Changes in gene expression were assessed and represented by relative gene expression units of target/housekeeping gene in each disease phenotype. The following inflammatory molecules were assessed and compared with the control group: IL-1B, IL-6, IL-8, IL-10, TNF-α, IFN-γ, MMP-3, MMP-9.

Real-time PCR and RT-qPCR reactions differ from a regular PCR reaction since a fluorophore is released during the amplification, the amount of which correlates to the amount of template copies created. Since the number of copies theoretically doubles in each cycle, when comparing two amplifications, the assay with more copies of a template in a sample will amplify faster and release quantifiable fluorescence in an early cycle [12].

Statistical analysis

Acid exposure times in each subgroup of the non-erosive phenotype and controls were compared using the Kruskal–Wallis test.

Patients with lesions (EE and BE) had 2 biopsies: one biopsy of the lesion and another biopsy of healthy mucosa. Expression of each gene was analyzed using the Wilcoxon's test, and each patient served as his/her own control. For analysis purposes, biopsies of the lesion tissue (EE, BE) were used for comparisons with the control group.

Statistical analysis of differential gene expression was performed using the Mann–Whitney U non-parametric test. A p value < 0.05 was considered significant. Analysis was performed using (Statistical Package for Social Sciences) SPSS version 20 and Prism GraphPad version 6.

Demographic and clinical characteristics

Out of 82 included patients, 64.6% were women with a median age of 59 years. Patients were divided into the following groups: Group BE, 16 (19.51%); Group EE, 23 (28.04%); Group AAE, 13 (15.86%); NAE, 13 (15.86%); and Control Group, 17 (20.73%). Demographic characteristics based on group, endoscopic findings and acid exposure time are detailed in Table 2.

The median (IQ) of the acid exposure time was obtained during the pH monitoring study of each subgroup of the non-erosive endoscopic phenotype (Table 2). Comparing the percentage obtained between the groups, significant differences (0.001) were observed with a higher percentage in the AAE subgroup as expected. The NAE group and controls were specifically compared. Although the median percentage was increased in the NAE subgroup, no statistically significant differences were noted between these two groups.

Differential gene expression of pro-inflammatory mediators in GERD patients.

Relative gene expression of pro-inflammatory cytokines was detectable and quantifiable by RT-qPCR in biopsies of different phenotypes of gastroesophageal reflux disease and controls.

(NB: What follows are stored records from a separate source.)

== the reference run ==
## top
module top(
  input clk,
  input rst_n,
  input din_rx,
  output dout_tx_s1,
  output dout_tx_s2,
  output [31:0] addr_tx_s1,
  output [31:0] addr_tx_s2
    );
Settings: LEC_CHECK=0, CAP_MARGIN=20, CORE_MARGIN=2, CORE_UTILIZATION=40, PLACE_DENSITY=0.6, SETUP_SLACK_MARGIN=0.34, SLEW_MARGIN=20; clock period 4.09 ns.
run.sh (not shown) runs the stock make flow with config.mk's settings and CLKGATE_MAP_FILE=.
Edits applied to the flow inputs when going from the reference run to the trial run:
- removing PLACE_DENSITY (formerly 0.6)
- removing SETUP_SLACK_MARGIN (formerly 0.34)
- setting ABC_AREA to 1 for the first time
- setting CELL_PAD_IN_SITES_GLOBAL_PLACEMENT to 3 for the first time
- changing CAP_MARGIN from 20 to 5
- changing the clock period (ns, I/O delays scaled along) from 4.09 to 5.0
Results
Per the comparison of the trial run with the reference run, sequential cell area share now smaller, relative contribution of combinational cells to total power higher.
The trial run vs. the reference run: setup TNS held steady; final design instance area without fill grew by 0.0017 mm².

---

top again, from the RTL that the note above started with.
Settings: LEC_CHECK=0, CAP_MARGIN=20, CORE_MARGIN=2, CORE_UTILIZATION=44, CTS_CLUSTER_DIAMETER=392, GPL_TIMING_DRIVEN=1, HOLD_SLACK_MARGIN=0.14, MAX_ROUTING_LAYER=met4, MIN_ROUTING_LAYER=met2, SETUP_SLACK_MARGIN=0.27, SLEW_MARGIN=20; clock period 0.93 ns.
The first run completed, yet does not pass: setup timing.
Next try:
- CAP_MARGIN: 20 -> 15
- CORE_UTILIZATION: 44 -> 72
- HOLD_SLACK_MARGIN: 0.14 -> -0.08
- MIN_ROUTING_LAYER: met2 -> met1
- SETUP_SLACK_MARGIN: 0.27 -> -0.26
- clock period: 0.93 -> 2.5 ns (I/O delays scaled with it)
What happened: The new run produced a layout that fails on setup timing; count of clock-buffer cells in the layout came out lower by 7; synthesized area does not change; utilization came out higher by 15 points; worst setup slack is better by 1500 ps; wire length came out lower by a quarter to a third; global-route usage came out lower by 3.6 points.
Next try:
- ABC_AREA: default -> 1
- CAP_MARGIN: 15 -> 20
- CORE_UTILIZATION: 72 -> 68
- HOLD_SLACK_MARGIN: -0.08 -> 0.14
- SETUP_SLACK_MARGIN: -0.26 -> default
- clock period: 2.5 -> 2.37 ns (I/O delays scaled with it)
=> The changed run ran to the end with violations: setup timing; power increases by 5.8%; core utilization decreases by 2.3 points; via count increases by 27%; synthesized area increases by 8.7%; synthesized cell count increases by 35%; maximum frequency increases by 0.71%; global-route usage increases by 0.30 points; final area increases by 11%; register-to-register slack degrades by 110 ps.

---

job 5262:
top again, from the RTL that the note above started with.
export LEC_CHECK = 0
export ABC_AREA = 1
export CAP_MARGIN = 20
export CELL_PAD_IN_SITES_DETAIL_PLACEMENT = 1
export CORE_ASPECT_RATIO = 1.29
export CORE_MARGIN = 2
export CORE_UTILIZATION = 34
export CTS_CLUSTER_DIAMETER = 283
export CTS_CLUSTER_SIZE = 11
export GPL_ROUTABILITY_DRIVEN = 0
export GPL_TIMING_DRIVEN = 0
export HOLD_SLACK_MARGIN = -0.03
export MAX_ROUTING_LAYER = met5
export MIN_ROUTING_LAYER = met2
export PLACE_DENSITY_LB_ADDON = 0.05
export SETUP_SLACK_MARGIN = 0.7
export SLEW_MARGIN = 40
export TNS_END_PERCENT = 35
create_clock -name core_clock -period 6.97 [get_ports {clk}]
--- input diff job 5262..job 5532 ---
Settings: MAX_ROUTING_LAYER no longer set, was met5; TNS_END_PERCENT no longer set, was 35; HOLD_SLACK_MARGIN no longer set, was -0.03; CORE_ASPECT_RATIO no longer set, was 1.29; MIN_ROUTING_LAYER no longer set, was met2; PLACE_DENSITY_LB_ADDON no longer set, was 0.05; CTS_CLUSTER_SIZE no longer set, was 11; CTS_CLUSTER_DIAMETER no longer set, was 283; CELL_PAD_IN_SITES_DETAIL_PLACEMENT no longer set, was 1; GPL_ROUTABILITY_DRIVEN no longer set, was 0; PLACE_DENSITY now 0.6, previously not set; SLEW_MARGIN now 20, was 40; SETUP_SLACK_MARGIN no longer set, was 0.7; CORE_UTILIZATION now 60, was 34; GPL_TIMING_DRIVEN no longer set, was 0; the clock period (ns, I/O delays scaled along) now 3.45, was 6.97.
==> comparison <==
Share of flip-flops with an asynchronous set or reset after synthesis came out exactly the same in job 5262 and job 5532.
Job 5532 vs job 5262 on sequential share of layout area: job 5532 is the higher one.
Relative to job 5262, time the final worst path needs with I/O delays and setup has gone down in job 5532.
Going from job 5262 to job 5532, final area shrinks by about 0.65%.
From job 5262 to job 5532 the numbers moved as follows: worst slack after detailed placement went down; total routed wire length on the met1 layer went up by 24 mm; global-route wire length before repair moved down.
Highest clock rate (job 5532 over job 5262): increase, about 19%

Figure 1 presents a global comparison of relative gene expression of pro-inflammatory cytokines in all the phenotype groups and the control group. Comparing the expression of genes in all groups, BE stands out with a predominance of IL-8, IL-10, MMP-3 and MMP-9 expression, and IL-1B, INF-γ, IL-6 and TNF-α expression is notable in the AAE group. Figures 2, 3 and 4 correspond to the comparisons of each of the phenotypes with the control group.

Global comparison of gene expression profile of all cytokines in injured mucosa of Barrett’s esophagus (BE), Erosive esophagitis (EE), Abnormal acid exposure (AAE), Normal acid exposure (NAE) and controls (C) mRNA levels. Bars show mean ± SEM of the mean of transcript levels from patients with GAPDH as housekeeping gene determined by 2-∆Ct * p < 0.05

Full size image

Gene expression profile in injured mucosa of Barrett’s esophagus (BE) and controls (C) mRNA levels. Bars show mean ± SEM of the mean of transcript levels from BE patients with GAPDH as housekeeping gene determined by 2-∆Ct * p < 0.05

Full size image

Gene expression profile in injured mucosa of Erosive esophagitis (EE) and controls (C) mRNA levels. Bars show mean ± SEM of the mean of transcript from EE patients with GAPDH as housekeeping gene determined by 2-∆Ct * p < 0.05

Full size image

Gene expression profile of inflammatory cytokines with Abnormal acid exposure (AAE), Normal acid exposure (NAE) and controls (C) mRNA levels. Bars show mean ± SEM of the mean of transcript levels in colonic mucosa from NERD patients with GAPDH as housekeeping gene determined by 2-∆Ct * p < 0.05

Full size image

No differences were noted when comparing the biopsies of lesion versus healthy mucosa in the same patient in the BE and EE groups; therefore, it was decided that all comparisons of the EE and BE groups were analyzed using the injured tissue samples. No differences were found when comparing patients with BE > 3 cm and < 3 cm.

Gene expression profile in patients with Barrett’s esophagus and controls

Patients with BE exhibited increased IL-8 expression compared with the control group (p = 0.010) (Fig. 2). Also, we detected higher levels of inflammatory mediators, such as IL-1B, MMP-3 and MMP-9, in samples of patients with BE compared with the control group.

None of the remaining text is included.